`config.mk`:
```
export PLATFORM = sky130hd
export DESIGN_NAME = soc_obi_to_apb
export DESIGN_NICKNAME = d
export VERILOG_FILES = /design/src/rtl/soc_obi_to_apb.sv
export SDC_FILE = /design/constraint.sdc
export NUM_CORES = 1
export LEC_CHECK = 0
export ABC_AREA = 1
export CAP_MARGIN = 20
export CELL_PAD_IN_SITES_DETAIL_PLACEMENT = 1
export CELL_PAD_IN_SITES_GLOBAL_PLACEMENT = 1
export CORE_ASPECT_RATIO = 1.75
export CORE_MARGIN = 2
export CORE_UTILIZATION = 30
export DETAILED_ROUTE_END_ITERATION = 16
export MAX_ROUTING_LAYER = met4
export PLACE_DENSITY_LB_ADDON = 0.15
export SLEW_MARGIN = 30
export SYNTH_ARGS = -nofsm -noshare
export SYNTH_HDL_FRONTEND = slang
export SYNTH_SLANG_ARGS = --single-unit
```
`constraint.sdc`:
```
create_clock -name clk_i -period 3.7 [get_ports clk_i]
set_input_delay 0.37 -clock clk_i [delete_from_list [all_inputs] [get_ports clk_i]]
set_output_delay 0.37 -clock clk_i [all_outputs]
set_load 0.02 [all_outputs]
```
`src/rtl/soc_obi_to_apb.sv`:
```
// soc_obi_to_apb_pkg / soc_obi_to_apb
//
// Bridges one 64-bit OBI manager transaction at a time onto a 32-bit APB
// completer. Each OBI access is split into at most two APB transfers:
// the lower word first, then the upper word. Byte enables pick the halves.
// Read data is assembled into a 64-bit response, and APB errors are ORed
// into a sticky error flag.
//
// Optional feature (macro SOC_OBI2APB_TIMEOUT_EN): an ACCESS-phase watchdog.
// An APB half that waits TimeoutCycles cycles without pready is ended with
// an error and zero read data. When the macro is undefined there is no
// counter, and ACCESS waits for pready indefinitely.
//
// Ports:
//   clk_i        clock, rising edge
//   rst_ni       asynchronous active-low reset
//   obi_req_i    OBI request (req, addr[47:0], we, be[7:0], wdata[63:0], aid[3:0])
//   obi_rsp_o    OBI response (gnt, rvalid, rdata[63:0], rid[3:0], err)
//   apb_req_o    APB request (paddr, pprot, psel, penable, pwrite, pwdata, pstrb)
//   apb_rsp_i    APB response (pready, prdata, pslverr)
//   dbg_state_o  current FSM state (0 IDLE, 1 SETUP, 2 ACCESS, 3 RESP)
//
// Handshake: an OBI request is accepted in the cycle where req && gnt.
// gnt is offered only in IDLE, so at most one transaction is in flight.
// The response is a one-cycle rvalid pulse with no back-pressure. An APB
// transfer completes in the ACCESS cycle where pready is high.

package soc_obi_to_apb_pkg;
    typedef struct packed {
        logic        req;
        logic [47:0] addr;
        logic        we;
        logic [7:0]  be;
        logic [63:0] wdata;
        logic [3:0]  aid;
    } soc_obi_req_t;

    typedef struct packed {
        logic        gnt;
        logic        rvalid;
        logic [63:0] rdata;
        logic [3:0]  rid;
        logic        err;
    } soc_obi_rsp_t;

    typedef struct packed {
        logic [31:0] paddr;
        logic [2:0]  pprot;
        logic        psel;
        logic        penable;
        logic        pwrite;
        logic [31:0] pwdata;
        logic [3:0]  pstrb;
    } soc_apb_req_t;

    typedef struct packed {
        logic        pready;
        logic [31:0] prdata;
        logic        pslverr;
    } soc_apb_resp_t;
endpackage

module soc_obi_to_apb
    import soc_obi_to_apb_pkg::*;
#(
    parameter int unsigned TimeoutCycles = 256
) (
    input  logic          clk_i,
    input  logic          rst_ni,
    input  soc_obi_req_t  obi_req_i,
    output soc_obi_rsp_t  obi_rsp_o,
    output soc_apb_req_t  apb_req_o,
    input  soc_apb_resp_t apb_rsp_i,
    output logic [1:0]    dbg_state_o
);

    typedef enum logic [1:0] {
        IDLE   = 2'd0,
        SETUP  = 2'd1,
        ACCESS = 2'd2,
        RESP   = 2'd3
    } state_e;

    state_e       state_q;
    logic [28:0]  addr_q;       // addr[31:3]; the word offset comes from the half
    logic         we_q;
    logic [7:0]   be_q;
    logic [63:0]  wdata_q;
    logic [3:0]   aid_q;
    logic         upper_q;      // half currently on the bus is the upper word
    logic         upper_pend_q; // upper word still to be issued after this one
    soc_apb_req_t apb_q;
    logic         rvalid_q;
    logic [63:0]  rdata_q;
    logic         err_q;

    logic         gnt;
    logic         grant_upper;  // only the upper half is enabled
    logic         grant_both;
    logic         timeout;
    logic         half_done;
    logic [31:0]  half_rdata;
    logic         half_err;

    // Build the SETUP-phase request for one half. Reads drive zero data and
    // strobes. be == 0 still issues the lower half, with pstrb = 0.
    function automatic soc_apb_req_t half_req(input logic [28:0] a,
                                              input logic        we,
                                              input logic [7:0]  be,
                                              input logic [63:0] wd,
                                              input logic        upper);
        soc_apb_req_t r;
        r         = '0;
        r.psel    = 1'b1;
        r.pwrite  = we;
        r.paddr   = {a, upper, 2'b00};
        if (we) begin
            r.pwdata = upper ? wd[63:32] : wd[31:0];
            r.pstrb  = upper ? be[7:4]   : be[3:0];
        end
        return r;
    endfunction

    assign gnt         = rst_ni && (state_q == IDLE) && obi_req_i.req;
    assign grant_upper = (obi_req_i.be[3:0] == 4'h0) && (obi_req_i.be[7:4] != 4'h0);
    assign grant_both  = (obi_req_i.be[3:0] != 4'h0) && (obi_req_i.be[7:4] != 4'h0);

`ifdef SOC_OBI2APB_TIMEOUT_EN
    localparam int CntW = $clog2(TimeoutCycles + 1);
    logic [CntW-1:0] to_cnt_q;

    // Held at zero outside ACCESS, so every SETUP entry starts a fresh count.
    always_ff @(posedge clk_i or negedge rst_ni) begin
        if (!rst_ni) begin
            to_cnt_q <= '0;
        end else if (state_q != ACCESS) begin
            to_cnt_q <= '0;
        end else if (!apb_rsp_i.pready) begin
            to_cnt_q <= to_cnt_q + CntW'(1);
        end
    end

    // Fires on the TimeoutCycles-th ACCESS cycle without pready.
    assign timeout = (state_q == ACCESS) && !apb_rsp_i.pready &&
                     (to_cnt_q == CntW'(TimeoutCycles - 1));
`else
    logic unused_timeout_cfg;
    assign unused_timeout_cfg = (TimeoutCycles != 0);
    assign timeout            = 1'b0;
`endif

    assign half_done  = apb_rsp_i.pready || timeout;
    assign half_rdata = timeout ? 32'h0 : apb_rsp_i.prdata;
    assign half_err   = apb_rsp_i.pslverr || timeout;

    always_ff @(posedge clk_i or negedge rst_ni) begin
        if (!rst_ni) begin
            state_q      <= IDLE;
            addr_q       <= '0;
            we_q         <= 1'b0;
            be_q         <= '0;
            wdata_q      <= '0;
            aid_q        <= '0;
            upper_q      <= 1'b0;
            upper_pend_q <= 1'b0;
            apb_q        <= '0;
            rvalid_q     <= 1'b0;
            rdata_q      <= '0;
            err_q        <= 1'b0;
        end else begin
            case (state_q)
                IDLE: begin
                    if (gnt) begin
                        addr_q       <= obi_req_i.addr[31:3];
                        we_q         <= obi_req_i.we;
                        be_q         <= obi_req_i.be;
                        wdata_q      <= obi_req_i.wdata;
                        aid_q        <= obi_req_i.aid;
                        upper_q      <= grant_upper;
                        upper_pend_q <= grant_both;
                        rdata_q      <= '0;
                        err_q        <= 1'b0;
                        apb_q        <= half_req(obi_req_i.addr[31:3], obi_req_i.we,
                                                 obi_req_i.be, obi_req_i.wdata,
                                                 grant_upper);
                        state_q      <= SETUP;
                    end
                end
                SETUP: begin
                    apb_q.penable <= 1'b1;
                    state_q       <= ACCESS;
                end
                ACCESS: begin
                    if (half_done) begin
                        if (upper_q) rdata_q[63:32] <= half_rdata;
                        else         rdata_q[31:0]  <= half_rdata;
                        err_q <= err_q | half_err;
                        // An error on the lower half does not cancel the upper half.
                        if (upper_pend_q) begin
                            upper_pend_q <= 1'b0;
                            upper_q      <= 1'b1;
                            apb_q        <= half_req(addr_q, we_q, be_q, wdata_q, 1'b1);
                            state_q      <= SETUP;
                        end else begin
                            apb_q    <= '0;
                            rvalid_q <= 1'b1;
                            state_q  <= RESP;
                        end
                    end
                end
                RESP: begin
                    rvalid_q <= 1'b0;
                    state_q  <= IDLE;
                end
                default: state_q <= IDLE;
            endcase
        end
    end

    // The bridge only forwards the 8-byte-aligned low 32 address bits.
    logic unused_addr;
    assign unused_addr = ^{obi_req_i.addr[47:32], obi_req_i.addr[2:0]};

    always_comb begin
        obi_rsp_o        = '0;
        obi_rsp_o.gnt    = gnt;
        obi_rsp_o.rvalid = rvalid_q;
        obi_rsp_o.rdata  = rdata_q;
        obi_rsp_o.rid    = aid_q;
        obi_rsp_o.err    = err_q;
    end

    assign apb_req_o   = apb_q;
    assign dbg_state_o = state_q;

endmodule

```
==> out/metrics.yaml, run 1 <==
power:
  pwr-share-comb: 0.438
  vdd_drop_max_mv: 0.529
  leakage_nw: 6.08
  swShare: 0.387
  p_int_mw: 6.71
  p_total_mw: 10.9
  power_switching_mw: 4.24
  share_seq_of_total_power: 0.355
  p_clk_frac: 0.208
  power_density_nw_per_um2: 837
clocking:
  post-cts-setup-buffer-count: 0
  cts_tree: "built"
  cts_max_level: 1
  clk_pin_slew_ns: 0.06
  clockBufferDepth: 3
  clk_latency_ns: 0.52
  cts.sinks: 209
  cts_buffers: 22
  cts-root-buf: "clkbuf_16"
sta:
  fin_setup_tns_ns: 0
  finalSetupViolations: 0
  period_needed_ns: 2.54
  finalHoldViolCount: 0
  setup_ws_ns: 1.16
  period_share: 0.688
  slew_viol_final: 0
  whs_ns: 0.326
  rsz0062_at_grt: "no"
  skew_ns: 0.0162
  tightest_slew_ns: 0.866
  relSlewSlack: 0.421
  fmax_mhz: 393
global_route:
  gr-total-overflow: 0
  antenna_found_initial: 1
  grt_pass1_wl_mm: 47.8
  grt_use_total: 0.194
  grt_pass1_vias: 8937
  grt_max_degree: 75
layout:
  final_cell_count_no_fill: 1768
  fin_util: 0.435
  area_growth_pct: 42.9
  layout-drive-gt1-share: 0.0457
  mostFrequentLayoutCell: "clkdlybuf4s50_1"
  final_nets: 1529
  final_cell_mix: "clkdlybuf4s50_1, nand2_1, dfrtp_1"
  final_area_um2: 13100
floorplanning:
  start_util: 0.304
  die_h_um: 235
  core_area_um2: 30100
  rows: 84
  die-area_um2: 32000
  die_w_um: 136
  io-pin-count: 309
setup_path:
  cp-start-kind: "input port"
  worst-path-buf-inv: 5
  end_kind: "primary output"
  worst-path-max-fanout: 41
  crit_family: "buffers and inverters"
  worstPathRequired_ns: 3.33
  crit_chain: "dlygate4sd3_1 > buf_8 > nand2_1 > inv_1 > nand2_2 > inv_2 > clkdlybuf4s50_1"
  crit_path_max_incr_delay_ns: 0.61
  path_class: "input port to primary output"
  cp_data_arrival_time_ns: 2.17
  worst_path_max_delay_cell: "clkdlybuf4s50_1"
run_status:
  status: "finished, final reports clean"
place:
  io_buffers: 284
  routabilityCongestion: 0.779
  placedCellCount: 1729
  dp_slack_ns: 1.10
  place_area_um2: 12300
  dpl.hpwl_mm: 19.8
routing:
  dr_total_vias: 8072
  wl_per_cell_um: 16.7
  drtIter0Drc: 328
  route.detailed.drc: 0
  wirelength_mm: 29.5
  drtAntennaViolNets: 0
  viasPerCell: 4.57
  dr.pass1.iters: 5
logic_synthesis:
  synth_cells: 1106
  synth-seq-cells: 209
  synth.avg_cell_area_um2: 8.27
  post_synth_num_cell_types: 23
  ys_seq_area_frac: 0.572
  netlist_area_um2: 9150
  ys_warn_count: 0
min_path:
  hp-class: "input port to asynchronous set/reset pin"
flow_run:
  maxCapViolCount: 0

....................

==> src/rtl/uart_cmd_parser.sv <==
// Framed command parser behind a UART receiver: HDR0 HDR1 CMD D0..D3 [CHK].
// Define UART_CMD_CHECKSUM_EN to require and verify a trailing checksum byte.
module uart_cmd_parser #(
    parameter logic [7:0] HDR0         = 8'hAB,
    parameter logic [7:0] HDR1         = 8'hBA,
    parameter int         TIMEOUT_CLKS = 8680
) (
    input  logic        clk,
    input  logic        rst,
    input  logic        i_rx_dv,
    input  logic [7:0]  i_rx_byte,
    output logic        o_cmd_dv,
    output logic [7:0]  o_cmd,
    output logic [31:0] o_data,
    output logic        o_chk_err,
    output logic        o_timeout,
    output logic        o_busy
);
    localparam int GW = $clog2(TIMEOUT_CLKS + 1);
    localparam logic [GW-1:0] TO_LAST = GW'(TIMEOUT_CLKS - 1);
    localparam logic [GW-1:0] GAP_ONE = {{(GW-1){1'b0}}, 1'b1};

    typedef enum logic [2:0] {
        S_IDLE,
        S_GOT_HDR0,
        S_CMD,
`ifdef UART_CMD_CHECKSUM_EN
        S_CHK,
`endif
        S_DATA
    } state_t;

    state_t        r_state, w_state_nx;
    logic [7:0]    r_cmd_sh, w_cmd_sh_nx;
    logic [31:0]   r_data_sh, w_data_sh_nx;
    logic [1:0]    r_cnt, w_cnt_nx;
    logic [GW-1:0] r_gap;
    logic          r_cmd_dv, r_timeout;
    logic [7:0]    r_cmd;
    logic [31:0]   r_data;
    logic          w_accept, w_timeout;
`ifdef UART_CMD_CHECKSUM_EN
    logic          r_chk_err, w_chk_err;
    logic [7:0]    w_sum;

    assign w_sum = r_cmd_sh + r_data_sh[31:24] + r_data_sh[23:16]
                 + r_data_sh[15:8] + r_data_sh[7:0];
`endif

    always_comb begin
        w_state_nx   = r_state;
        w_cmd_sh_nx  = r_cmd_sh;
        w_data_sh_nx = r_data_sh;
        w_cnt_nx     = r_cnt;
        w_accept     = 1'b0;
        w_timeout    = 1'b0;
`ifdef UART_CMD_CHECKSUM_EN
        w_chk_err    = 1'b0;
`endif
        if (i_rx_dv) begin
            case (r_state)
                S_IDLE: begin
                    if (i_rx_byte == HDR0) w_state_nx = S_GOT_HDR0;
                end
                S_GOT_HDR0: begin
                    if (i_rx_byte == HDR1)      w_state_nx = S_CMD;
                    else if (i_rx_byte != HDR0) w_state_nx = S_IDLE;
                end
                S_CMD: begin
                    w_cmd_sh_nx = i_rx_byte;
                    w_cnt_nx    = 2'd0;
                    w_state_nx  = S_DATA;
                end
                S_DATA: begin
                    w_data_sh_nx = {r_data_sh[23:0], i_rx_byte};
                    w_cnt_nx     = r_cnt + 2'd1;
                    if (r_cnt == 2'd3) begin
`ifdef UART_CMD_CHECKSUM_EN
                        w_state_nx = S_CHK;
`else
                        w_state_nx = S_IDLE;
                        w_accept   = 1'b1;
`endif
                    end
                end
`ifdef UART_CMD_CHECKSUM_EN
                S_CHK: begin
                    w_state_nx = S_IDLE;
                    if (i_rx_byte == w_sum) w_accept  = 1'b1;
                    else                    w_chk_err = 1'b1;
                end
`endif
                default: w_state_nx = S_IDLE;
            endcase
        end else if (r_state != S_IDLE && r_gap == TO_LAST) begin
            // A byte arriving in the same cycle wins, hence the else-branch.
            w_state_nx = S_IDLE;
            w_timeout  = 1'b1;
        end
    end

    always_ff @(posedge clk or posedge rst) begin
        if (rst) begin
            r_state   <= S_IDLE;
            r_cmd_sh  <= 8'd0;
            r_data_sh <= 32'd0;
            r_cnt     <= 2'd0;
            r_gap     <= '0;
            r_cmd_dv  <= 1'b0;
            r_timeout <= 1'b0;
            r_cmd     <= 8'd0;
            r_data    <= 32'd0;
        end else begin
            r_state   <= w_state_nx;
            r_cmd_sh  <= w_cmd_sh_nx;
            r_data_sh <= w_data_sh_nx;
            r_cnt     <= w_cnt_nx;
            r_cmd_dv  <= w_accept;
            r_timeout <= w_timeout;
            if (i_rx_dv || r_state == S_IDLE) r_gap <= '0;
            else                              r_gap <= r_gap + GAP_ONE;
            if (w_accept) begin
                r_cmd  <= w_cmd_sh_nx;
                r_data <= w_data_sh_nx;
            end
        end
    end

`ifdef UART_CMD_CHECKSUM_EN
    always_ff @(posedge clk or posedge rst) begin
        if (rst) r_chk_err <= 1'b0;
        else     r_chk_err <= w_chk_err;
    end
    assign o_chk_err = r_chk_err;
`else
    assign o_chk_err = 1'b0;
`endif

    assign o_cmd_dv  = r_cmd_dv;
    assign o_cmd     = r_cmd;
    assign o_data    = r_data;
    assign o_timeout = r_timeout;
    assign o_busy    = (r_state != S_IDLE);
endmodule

....................

(WORK ORDER):
Going through the entries above, show each line that contains "phase".

(ANSWER AREA):
// Optional feature (macro SOC_OBI2APB_TIMEOUT_EN): an ACCESS-phase watchdog.
    // Build the SETUP-phase request for one half. Reads drive zero data and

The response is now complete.